Décès à cause d'une perfusion: les prévenus condamnés

Publié le par angeline351

Décès à cause d'une perfusion: les prévenus condamnés

Une infirmière et deux responsables hospitaliers ont été condamnés aujourd'hui à un an de prison avec sursis pour homicide involontaire, après la mort d'un enfant de trois ans la veille de Noël en 2008 à cause d'une erreur de perfusion.

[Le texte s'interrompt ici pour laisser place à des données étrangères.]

==> src/rtl/irq_lock_pkg.sv <==
`timescale 1ns/1ps
package irq_lock_pkg;
  localparam int NUM_REGS = 7;
  // register index = byte offset / 4; the order is the address map
  typedef enum int unsigned {
    RI_LOCK = 0,
    RI_CTRL = 1,
    RI_STAT = 2,
    RI_MASK = 3,
    RI_EN   = 4,
    RI_DIS  = 5,
    RI_TRIG = 6
  } reg_idx_e;
endpackage

==> src/rtl/irq_lock_decode.sv <==
`timescale 1ns/1ps
module irq_lock_decode #(
  parameter int ADDR_W   = 8,
  parameter int NUM_REGS = 7
) (
  input  logic              sel,
  input  logic [ADDR_W-1:0] addr,
  output logic [NUM_REGS-1:0] hit
);
  localparam int IDX_W = ADDR_W - 2;

  logic aligned;
  assign aligned = (addr[1:0] == 2'b00);

  for (genvar g = 0; g < NUM_REGS; g++) begin : g_hit
    assign hit[g] = sel && aligned && (addr[ADDR_W-1:2] == IDX_W'(g));
  end
endmodule

==> src/rtl/irq_lock_core.sv <==
`timescale 1ns/1ps
module irq_lock_core #(
  parameter int N_SRC = 1
) (
  input  logic             clk,
  input  logic             rst,
  input  logic             lock_i,
  input  logic             clr_we,
  input  logic             en_we,
  input  logic             dis_we,
  input  logic             trig_we,
  input  logic [N_SRC-1:0] wbits,
  input  logic [N_SRC-1:0] evt_i,
  output logic [N_SRC-1:0] status_o,
  output logic [N_SRC-1:0] mask_o,
  output logic             irq_o
);
  logic [N_SRC-1:0] status_q, status_n;
  logic [N_SRC-1:0] mask_q, mask_n;
  logic             irq_q;

  always_comb begin
    status_n = status_q;
    mask_n   = mask_q;
    if (!lock_i) begin
      if (clr_we)  status_n = status_n & ~wbits;
      if (trig_we) status_n = status_n | wbits;
      if (en_we)   mask_n   = mask_n & ~wbits;
      if (dis_we)  mask_n   = mask_n | wbits;
    end
    status_n = status_n | evt_i;
  end

  always_ff @(posedge clk) begin
    if (rst) begin
      status_q <= '0;
      mask_q   <= '1;
      irq_q    <= 1'b0;
    end else begin
      status_q <= status_n;
      mask_q   <= mask_n;
      irq_q    <= |(status_n & ~mask_n);
    end
  end

  assign status_o = status_q;
  assign mask_o   = mask_q;
  assign irq_o    = irq_q;


  lock_mask_hold_chk: assert property (@(posedge clk) disable iff (rst)
    lock_i |=> $stable(mask_q));


  irq_level_chk: assert property (@(posedge clk) disable iff (rst)
    irq_o == |(status_q & ~mask_q));

  for (genvar g = 0; g < N_SRC; g++) begin : g_chk

    evt_sets_chk: assert property (@(posedge clk) disable iff (rst)
      evt_i[g] |=> status_q[g]);

    w1c_clears_chk: assert property (@(posedge clk) disable iff (rst)
      (clr_we && !lock_i && wbits[g] && !evt_i[g]) |=> !status_q[g]);
  end
endmodule

==> src/rtl/irq_lock_ctrl.sv <==
`timescale 1ns/1ps
module irq_lock_ctrl
  import irq_lock_pkg::*;
#(
  parameter int ADDR_W = 8,
  parameter int DATA_W = 32,
  parameter int N_SRC  = 1
) (
  input  logic              clk,
  input  logic              rst,
  input  logic              bus_sel,
  input  logic              bus_wr,
  input  logic [ADDR_W-1:0] bus_addr,
  input  logic [DATA_W-1:0] bus_wdata,
  output logic [DATA_W-1:0] bus_rdata,
  input  logic [N_SRC-1:0]  hw_evt,
  output logic              slverr_en_o,
  output logic              irq_o
);
  logic [NUM_REGS-1:0] hit;
  logic [NUM_REGS-1:0] we;
  logic                lock_q, ctrl_q;
  logic [N_SRC-1:0]    status, mask;
  logic [DATA_W-1:0]   rdata_n, rdata_q;
  logic                rd;
  logic                unused_wdata;

  assign unused_wdata = ^bus_wdata;

  irq_lock_decode #(.ADDR_W(ADDR_W), .NUM_REGS(NUM_REGS)) decode_i (
    .sel  (bus_sel),
    .addr (bus_addr),
    .hit  (hit)
  );

  assign we = hit & {NUM_REGS{bus_wr}};
  assign rd = bus_sel && !bus_wr;

  always_ff @(posedge clk) begin
    if (rst) begin
      lock_q <= 1'b1;
      ctrl_q <= 1'b0;
    end else begin
      if (we[RI_LOCK])            lock_q <= bus_wdata[0];
      if (we[RI_CTRL] && !lock_q) ctrl_q <= bus_wdata[0];
    end
  end

  irq_lock_core #(.N_SRC(N_SRC)) core_i (
    .clk      (clk),
    .rst      (rst),
    .lock_i   (lock_q),
    .clr_we   (we[RI_STAT]),
    .en_we    (we[RI_EN]),
    .dis_we   (we[RI_DIS]),
    .trig_we  (we[RI_TRIG]),
    .wbits    (bus_wdata[N_SRC-1:0]),
    .evt_i    (hw_evt),
    .status_o (status),
    .mask_o   (mask),
    .irq_o    (irq_o)
  );

  always_comb begin
    rdata_n = '0;
    if (hit[RI_LOCK])      rdata_n = DATA_W'(lock_q);
    else if (hit[RI_CTRL]) rdata_n = DATA_W'(ctrl_q);
    else if (hit[RI_STAT]) rdata_n = DATA_W'(status);
    else if (hit[RI_MASK]) rdata_n = DATA_W'(mask);
  end

  always_ff @(posedge clk) begin
    if (rst) rdata_q <= '0;
    else     rdata_q <= rd ? rdata_n : '0;
  end

  assign bus_rdata   = rdata_q;
  assign slverr_en_o = ctrl_q;


  lock_ctrl_hold_chk: assert property (@(posedge clk) disable iff (rst)
    lock_q |=> $stable(ctrl_q));


  misaligned_rd_zero_chk: assert property (@(posedge clk) disable iff (rst)
    (rd && bus_addr[1:0] != 2'b00) |=> bus_rdata == '0);


  idle_rdata_zero_chk: assert property (@(posedge clk) disable iff (rst)
    !rd |=> bus_rdata == '0);
endmodule

==> config.mk <==
export PLATFORM = sky130hd
export DESIGN_NAME = irq_lock_ctrl
export DESIGN_NICKNAME = d
export VERILOG_FILES = /design/src/rtl/irq_lock_pkg.sv /design/src/rtl/irq_lock_decode.sv /design/src/rtl/irq_lock_core.sv /design/src/rtl/irq_lock_ctrl.sv
export SDC_FILE = /design/constraint.sdc
export NUM_CORES = 1
export LEC_CHECK = 0
export ABC_AREA = 1
export CORE_ASPECT_RATIO = 0.7
export CORE_MARGIN = 2
export CORE_UTILIZATION = 27
export CTS_BUF_LIST = sky130_fd_sc_hd__clkbuf_4
export DETAILED_ROUTE_END_ITERATION = 6
export PLACE_DENSITY = 0.79
export SLEW_MARGIN = 20
export SYNTH_ARGS = -nofsm -noshare
export SYNTH_HDL_FRONTEND = slang
export SYNTH_SLANG_ARGS = --single-unit
==> constraint.sdc <==
create_clock -name clk -period 1.05 [get_ports clk]
set_input_delay 0.1575 -clock clk [delete_from_list [all_inputs] [get_ports clk]]
set_output_delay 0.1575 -clock clk [all_outputs]
set_load 0.01 [all_outputs]
* Word level (Yosys, flattened, before mapping)
Index checks and enable logic that the tools add are counted.
Storage, ports and cells: register bits 37, latch bits 0, memory bits (writable) 0, memory bits (read-only) 0, input bits 45, output and inout bits 34, logic and storage cells 51, memories kept 0
Cells by class: add/sub/neg operators 0, $mul 0, divide/modulo/power cells 0, magnitude comparators 0, equality and inequality tests 6, shifts and indexed selects 0, muxes and demuxes 12, bitwise logic cells 10, reductions and logical operators 16
Operator list (number):
- 6-bit by 3-bit equality test with 1-bit output, second input constant | 3
- 6-bit by 2-bit equality test with 1-bit output, second input constant | 2
- 1-bit two-way mux | 12
- 1-bit logical AND | 10
- 7-bit bitwise AND | 1
- 6-bit by 1-bit equality test with 1-bit output, second input constant | 1
- 6-bit zero test | 1
- 5-bit OR reduction | 1
- 1-bit bitwise AND | 3
- 1-bit NOT | 3
- 1-bit bitwise OR | 3
- 1-bit zero test | 2
- 2-bit zero test | 1
- 2-bit OR reduction | 1

* Depth between registers and ports, before layout
depth after elaboration 11, mapped depth 8, gate-level depth less buffers 8

* Hierarchy
A second synthesis with hierarchy kept.
Unflattened totals: cell total of the unflattened synthesis 112, area total of the unflattened synthesis 671.9 um2
By module, submodules not included:
- irq_lock_ctrl | times used 1, cells each 66, area an instance 434.2 um2, seq. area each 60.1 um2
- irq_lock_core | times used 1, cells each 18, area an instance 127.6 um2, seq. area each 60.1 um2
- irq_lock_decode | times used 1, cells each 28, area an instance 110.1 um2, seq. area each 0.0 um2

* Least setup slack after synthesis
OpenSTA, ideal clock, no wires.
path type reg-to-reg, from register lock_q, to register core_i.status_q (netlist: core_i.status_o), arrival time 0.775 ns, path slack 0.161 ns, cell stages (with the launch flop) 8, buffers on the path 0, path through dfxtp_1 > nor2_2 > nand2_1 > nor2_1 > nand2_1 > nand2_2 > nor2_2 > nor2_1
Between the ends: longest elaborated chain between the ends 2
RTL lines:
- from (decl) | line irq_lock_ctrl.sv:22 | logic lock_q, ctrl_q;
- from (signal assigned) | line irq_lock_ctrl.sv:44 | if (we[RI_LOCK]) lock_q <= bus_wdata[0];
- 1-bit two-way mux | line irq_lock_core.sv:25 | if (!lock_i) begin
- 1-bit bitwise OR | line irq_lock_core.sv:31 | status_n = status_n | evt_i;
- to (signal assigned) | line irq_lock_core.sv:40 | status_q <= status_n;
- to (decl) | line irq_lock_core.sv:18 | logic [N_SRC-1:0] status_q, status_n;
No other way between the ends. A chain may end at the register's enable or synchronous reset.

* Worst setup path in the final report
from register ctrl_q (netlist: slverr_en_o), to output port slverr_en_o
RTL lines:
- from (decl) | line irq_lock_ctrl.sv:22
- from (signal assigned) | line irq_lock_ctrl.sv:45 | if (we[RI_CTRL] && !lock_q) ctrl_q <= bus_wdata[0];
- to (decl) | line irq_lock_ctrl.sv:17 | output logic slverr_en_o,
No word-level cell between the ends.

==> results by group <==
GRT
  • Global-route wire length before repair: 1.918 mm
  • Antenna violations before repair: 0
  • Busiest grt layer: met2
  • Number of global-route vias before repair: 472
  • Tot GR Track Use: 9.106%
  • Grt met2 use: 13.12%
  • Met1 Use GR: 12.08%
  • Met3 GRT Util: 4.489%
  • Total gr overflow: 0
  • Largest net degree at the start of global routing: 8

Setup path
  • Worst reg2reg startpoint: lock_q$_SDFFE_PP1P_
  • Slowest stage delay, CP: 340 ps
  • Critical R2R Capture: core_i.status_o$_SDFF_PP0_
  • Startpoint Class: flip-flop
  • Critical path class: flip-flop to primary output
  • CP Capture Type: primary output
  • Worst Path Max Fanout: 3
  • Critical Path Start: slverr_en_o$_SDFFE_PP0P_
  • Crit path required time: 890 ps
  • Buffers and inverters on the worst path: 1
  • Worst reg2reg setup slack: 100 ps
  • Worst R2R Path Depth: 7
  • CP Data Arrival Time: 830 ps
  • Top Family by Delay on Critical Path: flip-flops
  • CP cell instances: clkdlybuf4s15_1
  • Worst path slowest cell: dfxtp_1

Clocking
  • Cell at the root of the clock tree: clkbuf_4
  • Inserted Clock Buffers: 3
  • Hold_buf cts: 0
  • Skew-Pair Late Insertion Delay: 240 ps
  • Clock Sinks: 6
  • Max clock buf depth: 2
  • # H-tree levels: 1
  • Clk slew on worst S/H paths: 50 ps
  • CTS tree: yes

Die
  • IO Pins: 79
  • Die Width: 62.73 microns
  • Core Footprint: 2225 sq um
  • Initial core utilization: 29.30%
  • Row count: 14
  • Die area: 2830 sq um
  • Die Y-Extent: 45.11 microns

Placement
  • DP Worst Slack: -355.9 ps
  • RePlAce Congestion: 0.7486
  • IO Port Bufs: 16
  • HPWL Detailed: 1.095 mm
  • Placed cell area: 784.5 sq um

Worst hold path
  • Hold crit path type: input port to flip-flop
  • Hold EP: lock_q$_SDFFE_PP1P_
  • Hold_sp: bus_wr
  • Cell depth of the worst min-delay path: 3

Timing
  • Max-slew violation count: 0
  • Fmax: 1017 MHz
  • Worst Skew: 5.839 ps
  • Final setup fails: 0
  • RSZ-0062 raised after global routing: false
  • Setup tns final: 0 ps
  • Minimum clock period: 983.5 ps
  • Final Cycle Share: 93.67%
  • Final Hold Vio Count: 0
  • Post-route setup slack: 66.48 ps

Layout
  • Layout cell share with drive strength beyond 1: 19.53%
  • Fin util: 36.28%
  • Fin nets: 175
  • Fin area: 807.0 sq um
  • Area grow syn2layout: 23.80%
  • N_diodes: 0

Synth
  • Number of synthesized register bits: 6
  • Seq/Total Area, Yosys: 18.43%
  • Avg Cell Area, Syn: 6.391 sq um
  • Yosys warnings: 0
  • Synth Instances: 102
  • Mapped Area: 651.9 sq um
  • Yosys cell types: 18

Power
  • Total power: 610.9 uW
  • Leakage power: 0.0004391 uW
  • Pwr Density: 757.0 nW/um^2
  • Peak supply drop: 207.9 uV

Detailed routing
  • Drt via density: 3.488
  • Number of remaining DRC errors: 0
  • Final WL: 1.238 mm
  • Drt first-iter violations: 10
  • Detailed-router iteration count before antenna repair: 4
  • Average wire per standard cell: 7.738 microns
  • Vias: 558
  • Post-route ant nets: 0

Outcome
  • Status: completed

Run
  • Max Cap Viol: 0
flip-flops by register name, indices dropped and copies added (netlist names):
| register | cells |
|---|---|
| core_i.irq_o | 1 |
| bus_rdata | 1 |
| core_i.status_o | 1 |
| lock_q | 1 |
| slverr_en_o | 1 |
| core_i.mask_o | 1 |
stage by stage:
stage / std cells / hold WS, ps
floorplan: 132 / 226.6
global placement: 156 / 456.5
detailed placement: 156 / 473.2
CTS: 160 / 365.7
global route: 160 / 407.4
finish: 160 / 375.8
synth_stat cells:
library cell	number	area, sq um
buf_4	31	232.7
nand2_1	16	60.06
inv_1	12	45.04
nor2_1	11	41.29
dfxtp_1	6	120.1
nand3_1	6	30.03
nor2_2	5	31.28
a21oi_1	3	15.01
nand2_2	2	12.51
nand4_1	2	12.51
a21o_1	1	7.510
conb_1	1	3.750
inv_2	1	3.750
nor2_4	1	11.26
o21ai_0	1	5.000
o21ai_1	1	5.000
o21ai_2	1	8.760
or2_1	1	6.260
worst register-to-register path: stages, from the launching register on:
cell     delay, ps
dfxtp_2        340
nor2_2         120
nand2_1         60
nor2_1         120
nand2_1         70
nand2_2         60
nor2_2          40
nor2_1          70
per-layer routing:
layer | wire (microns) | up-vias | part of all wire, %
li1 | - | 305 | -
met1 | 593 | 234 | 48
met2 | 564 | 19 | 46
met3 | 80 | 0 | 6.5
met4 | 0 | 0 | 0
met5 | 0 | - | 0
cell usage in the layout (no fill, tap or decap), types with 2 or more instances in the layout:
cell / netlist / layout
nand4_1: 2 / 2
dlygate4sd2_1: 0 / 13
inv_1: 12 / 12
dfxtp_1: 6 / 5
nand2_1: 16 / 14
nand3_1: 6 / 6
a21oi_1: 3 / 3
nand2_2: 2 / 4
clkdlybuf4s50_1: 0 / 2
buf_4: 31 / 8
conb_1: 1 / 31
nor2_1: 11 / 10
clkbuf_4: 0 / 3
nor2_2: 5 / 6
power by group:
part           switching, uW  internal, uW  total [uW]
combinational            105          59.1         164
sequential              1.20           231         232
clock                   85.1           129         214
total                    191           420         611
cell families after synthesis:
logic type,share of synthesized area [%]
DFF,18.43
buffers and inverters,43.18
other,0.5753
and+or+nand+nor,31.48
AOI/OAI and AO/OA,6.333
how the worst max path moves through the flow:
stage | slack [ps] | depth (start not counted) | endpoint
floorplan | 160 | 7 | core_i.status_o$_SDFF_PP0_
global placement | -310 | 7 | lock_q$_SDFFE_PP1P_
finish | 70 | 1 | slverr_en_o
detailed placement | -360 | 7 | lock_q$_SDFFE_PP1P_
global route | 9 | 5 | core_i.irq_o$_SDFF_PP0_
CTS | 20 | 1 | slverr_en_o
what timing repair did:
item | CTS | global route
setup buffers | 1 | 0
pin swaps | 9 | 1
endpoints found under the setup margin | 9 | 4
resized for setup | 17 | 2
layout make-up:
cell class,count,area [sq um]
multi-input combinational,82,370.4
fill,259,1418
timing repair buffer,24,203.9
sequential,6,121.4
inverter,13,48.80
clock buffer,3,22.52
tap,32,40.04
No activity file was read; power rests on OpenSTA's default activity.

L'Assistance publique hôpitaux de Paris (AP-HP) a quant à elle été condamnée à 150.000 euros d'amende. Le tribunal a pris par ce jugement une "position ferme", a réagi l'avocat de l'AP-HP, Me Benoît Chabert. Les peines prononcées par le tribunal correctionnel de Paris sont plus lourdes que celles qui avaient été requises par le parquet.

Admis à l'hôpital Saint-Vincent-de-Paul, dans le XIVe arrondissement, le 24 décembre 2008 au matin pour une angine, Ilyès est mort après s'être fait perfuser du chlorure de magnésium, au lieu d'un soluté de réhydratation "B46". Persuadée qu'elle avait pris du B46, l'infirmière a reconnu qu'elle n'avait pas vérifié l'étiquette du flacon qui ressemblait fort à celui du soluté de réhydratation.

 

Le chlorure de magnésium, un produit qui n'est jamais utilisé tel quel et sert à préparer des solutions nutritives, n'aurait jamais dû se trouver dans le service. Il a été acheminé par erreur dans le service de pédiatrie. Dans son réquisitoire, la procureur Alexandra Savie avait souligné les "graves défaillances qui ont émaillé le circuit du médicament".

Les différents rapports effectués dans le cadre de cette affaire ont mis en évidence l'absence de recensement précis des produits qui arrivaient dans le service et des défaillances dans l'organisation.